* **WORK INSTRUCTION**
Without skipping any entry, transcribe the data word for word.

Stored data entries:
^^^^
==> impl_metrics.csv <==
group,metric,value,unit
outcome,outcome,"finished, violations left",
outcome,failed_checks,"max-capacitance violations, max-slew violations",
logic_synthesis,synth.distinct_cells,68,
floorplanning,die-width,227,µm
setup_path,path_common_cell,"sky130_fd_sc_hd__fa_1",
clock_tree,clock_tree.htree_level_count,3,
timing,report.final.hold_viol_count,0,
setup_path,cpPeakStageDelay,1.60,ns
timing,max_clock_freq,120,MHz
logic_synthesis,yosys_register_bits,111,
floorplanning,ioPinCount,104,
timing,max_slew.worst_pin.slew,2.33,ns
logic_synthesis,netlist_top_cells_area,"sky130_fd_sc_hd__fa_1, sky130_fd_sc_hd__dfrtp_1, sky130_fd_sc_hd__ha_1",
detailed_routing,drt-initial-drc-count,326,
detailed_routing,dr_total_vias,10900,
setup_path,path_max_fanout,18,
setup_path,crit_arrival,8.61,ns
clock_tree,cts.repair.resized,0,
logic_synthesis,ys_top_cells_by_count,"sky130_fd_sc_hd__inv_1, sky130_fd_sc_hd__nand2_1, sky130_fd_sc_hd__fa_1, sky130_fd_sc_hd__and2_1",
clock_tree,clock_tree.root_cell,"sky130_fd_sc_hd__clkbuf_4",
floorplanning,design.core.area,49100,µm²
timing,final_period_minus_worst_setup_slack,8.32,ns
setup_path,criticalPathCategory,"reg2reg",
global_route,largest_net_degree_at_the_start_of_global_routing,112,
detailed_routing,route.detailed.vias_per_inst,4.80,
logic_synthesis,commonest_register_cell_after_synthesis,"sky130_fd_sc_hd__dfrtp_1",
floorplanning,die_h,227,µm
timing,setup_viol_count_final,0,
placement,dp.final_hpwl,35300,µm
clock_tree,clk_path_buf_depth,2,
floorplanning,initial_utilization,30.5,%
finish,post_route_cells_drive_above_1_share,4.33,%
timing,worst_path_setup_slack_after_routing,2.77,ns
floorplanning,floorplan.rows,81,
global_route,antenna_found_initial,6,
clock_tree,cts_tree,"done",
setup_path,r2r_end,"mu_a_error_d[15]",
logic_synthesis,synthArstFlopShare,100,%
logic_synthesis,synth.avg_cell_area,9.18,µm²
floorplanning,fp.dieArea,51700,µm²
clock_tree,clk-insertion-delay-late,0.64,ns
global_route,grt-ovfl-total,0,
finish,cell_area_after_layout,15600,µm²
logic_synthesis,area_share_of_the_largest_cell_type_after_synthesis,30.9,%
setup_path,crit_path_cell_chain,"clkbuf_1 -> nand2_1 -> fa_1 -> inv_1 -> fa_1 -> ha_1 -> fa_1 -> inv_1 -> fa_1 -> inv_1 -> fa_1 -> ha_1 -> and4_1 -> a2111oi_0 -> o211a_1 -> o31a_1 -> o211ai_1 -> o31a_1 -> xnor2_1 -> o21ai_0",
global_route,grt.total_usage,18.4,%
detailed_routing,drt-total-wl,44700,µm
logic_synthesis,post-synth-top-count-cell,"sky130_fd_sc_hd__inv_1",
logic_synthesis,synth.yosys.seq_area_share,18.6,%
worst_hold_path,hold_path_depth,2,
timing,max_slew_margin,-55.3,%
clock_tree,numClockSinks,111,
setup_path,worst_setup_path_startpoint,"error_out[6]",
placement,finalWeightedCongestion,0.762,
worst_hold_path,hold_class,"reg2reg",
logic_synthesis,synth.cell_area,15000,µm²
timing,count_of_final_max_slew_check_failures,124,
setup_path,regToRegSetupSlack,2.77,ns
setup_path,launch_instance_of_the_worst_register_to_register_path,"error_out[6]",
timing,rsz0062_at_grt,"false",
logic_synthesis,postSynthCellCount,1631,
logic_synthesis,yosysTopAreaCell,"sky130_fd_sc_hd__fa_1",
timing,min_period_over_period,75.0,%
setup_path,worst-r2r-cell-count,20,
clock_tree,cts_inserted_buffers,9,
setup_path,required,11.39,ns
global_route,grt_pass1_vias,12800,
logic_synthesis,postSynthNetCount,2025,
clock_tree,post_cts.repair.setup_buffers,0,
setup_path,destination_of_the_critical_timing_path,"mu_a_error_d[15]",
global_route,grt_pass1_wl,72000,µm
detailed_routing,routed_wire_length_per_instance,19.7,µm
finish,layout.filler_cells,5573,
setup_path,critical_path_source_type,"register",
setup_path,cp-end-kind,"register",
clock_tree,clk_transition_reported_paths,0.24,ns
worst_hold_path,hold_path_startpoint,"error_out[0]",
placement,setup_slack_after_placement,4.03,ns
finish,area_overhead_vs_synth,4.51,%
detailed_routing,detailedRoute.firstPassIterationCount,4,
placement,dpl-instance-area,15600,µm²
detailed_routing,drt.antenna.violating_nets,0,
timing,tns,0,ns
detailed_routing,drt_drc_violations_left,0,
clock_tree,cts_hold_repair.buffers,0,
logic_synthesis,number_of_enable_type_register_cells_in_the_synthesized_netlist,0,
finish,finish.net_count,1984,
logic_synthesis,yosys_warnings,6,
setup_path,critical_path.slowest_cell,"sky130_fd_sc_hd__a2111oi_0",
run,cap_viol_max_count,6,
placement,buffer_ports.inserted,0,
^^^^
* **RESPONSE FOR THIS EXERCISE**
==> impl_metrics.csv <==
group,metric,value,unit
outcome,outcome,"finished, violations left",
outcome,failed_checks,"max-capacitance violations, max-slew violations",
logic_synthesis,synth.distinct_cells,68,
floorplanning,die-width,227,µm
setup_path,path_common_cell,"sky130_fd_sc_hd__fa_1",
clock_tree,clock_tree.htree_level_count,3,
timing,report.final.hold_viol_count,0,
setup_path,cpPeakStageDelay,1.60,ns
timing,max_clock_freq,120,MHz
logic_synthesis,yosys_register_bits,111,
floorplanning,ioPinCount,104,
timing,max_slew.worst_pin.slew,2.33,ns
logic_synthesis,netlist_top_cells_area,"sky130_fd_sc_hd__fa_1, sky130_fd_sc_hd__dfrtp_1, sky130_fd_sc_hd__ha_1",
detailed_routing,drt-initial-drc-count,326,
detailed_routing,dr_total_vias,10900,
setup_path,path_max_fanout,18,
setup_path,crit_arrival,8.61,ns
clock_tree,cts.repair.resized,0,
logic_synthesis,ys_top_cells_by_count,"sky130_fd_sc_hd__inv_1, sky130_fd_sc_hd__nand2_1, sky130_fd_sc_hd__fa_1, sky130_fd_sc_hd__and2_1",
clock_tree,clock_tree.root_cell,"sky130_fd_sc_hd__clkbuf_4",
floorplanning,design.core.area,49100,µm²
timing,final_period_minus_worst_setup_slack,8.32,ns
setup_path,criticalPathCategory,"reg2reg",
global_route,largest_net_degree_at_the_start_of_global_routing,112,
detailed_routing,route.detailed.vias_per_inst,4.80,
logic_synthesis,commonest_register_cell_after_synthesis,"sky130_fd_sc_hd__dfrtp_1",
floorplanning,die_h,227,µm
timing,setup_viol_count_final,0,
placement,dp.final_hpwl,35300,µm
clock_tree,clk_path_buf_depth,2,
floorplanning,initial_utilization,30.5,%
finish,post_route_cells_drive_above_1_share,4.33,%
timing,worst_path_setup_slack_after_routing,2.77,ns
floorplanning,floorplan.rows,81,
global_route,antenna_found_initial,6,
clock_tree,cts_tree,"done",
setup_path,r2r_end,"mu_a_error_d[15]",
logic_synthesis,synthArstFlopShare,100,%
logic_synthesis,synth.avg_cell_area,9.18,µm²
floorplanning,fp.dieArea,51700,µm²
clock_tree,clk-insertion-delay-late,0.64,ns
global_route,grt-ovfl-total,0,
finish,cell_area_after_layout,15600,µm²
logic_synthesis,area_share_of_the_largest_cell_type_after_synthesis,30.9,%
setup_path,crit_path_cell_chain,"clkbuf_1 -> nand2_1 -> fa_1 -> inv_1 -> fa_1 -> ha_1 -> fa_1 -> inv_1 -> fa_1 -> inv_1 -> fa_1 -> ha_1 -> and4_1 -> a2111oi_0 -> o211a_1 -> o31a_1 -> o211ai_1 -> o31a_1 -> xnor2_1 -> o21ai_0",
global_route,grt.total_usage,18.4,%
detailed_routing,drt-total-wl,44700,µm
logic_synthesis,post-synth-top-count-cell,"sky130_fd_sc_hd__inv_1",
logic_synthesis,synth.yosys.seq_area_share,18.6,%
worst_hold_path,hold_path_depth,2,
timing,max_slew_margin,-55.3,%
clock_tree,numClockSinks,111,
setup_path,worst_setup_path_startpoint,"error_out[6]",
placement,finalWeightedCongestion,0.762,
worst_hold_path,hold_class,"reg2reg",
logic_synthesis,synth.cell_area,15000,µm²
timing,count_of_final_max_slew_check_failures,124,
setup_path,regToRegSetupSlack,2.77,ns
setup_path,launch_instance_of_the_worst_register_to_register_path,"error_out[6]",
timing,rsz0062_at_grt,"false",
logic_synthesis,postSynthCellCount,1631,
logic_synthesis,yosysTopAreaCell,"sky130_fd_sc_hd__fa_1",
timing,min_period_over_period,75.0,%
setup_path,worst-r2r-cell-count,20,
clock_tree,cts_inserted_buffers,9,
setup_path,required,11.39,ns
global_route,grt_pass1_vias,12800,
logic_synthesis,postSynthNetCount,2025,
clock_tree,post_cts.repair.setup_buffers,0,
setup_path,destination_of_the_critical_timing_path,"mu_a_error_d[15]",
global_route,grt_pass1_wl,72000,µm
detailed_routing,routed_wire_length_per_instance,19.7,µm
finish,layout.filler_cells,5573,
setup_path,critical_path_source_type,"register",
setup_path,cp-end-kind,"register",
clock_tree,clk_transition_reported_paths,0.24,ns
worst_hold_path,hold_path_startpoint,"error_out[0]",
placement,setup_slack_after_placement,4.03,ns
finish,area_overhead_vs_synth,4.51,%
detailed_routing,detailedRoute.firstPassIterationCount,4,
placement,dpl-instance-area,15600,µm²
detailed_routing,drt.antenna.violating_nets,0,
timing,tns,0,ns
detailed_routing,drt_drc_violations_left,0,
clock_tree,cts_hold_repair.buffers,0,
logic_synthesis,number_of_enable_type_register_cells_in_the_synthesized_netlist,0,
finish,finish.net_count,1984,
logic_synthesis,yosys_warnings,6,
setup_path,critical_path.slowest_cell,"sky130_fd_sc_hd__a2111oi_0",
run,cap_viol_max_count,6,
placement,buffer_ports.inserted,0,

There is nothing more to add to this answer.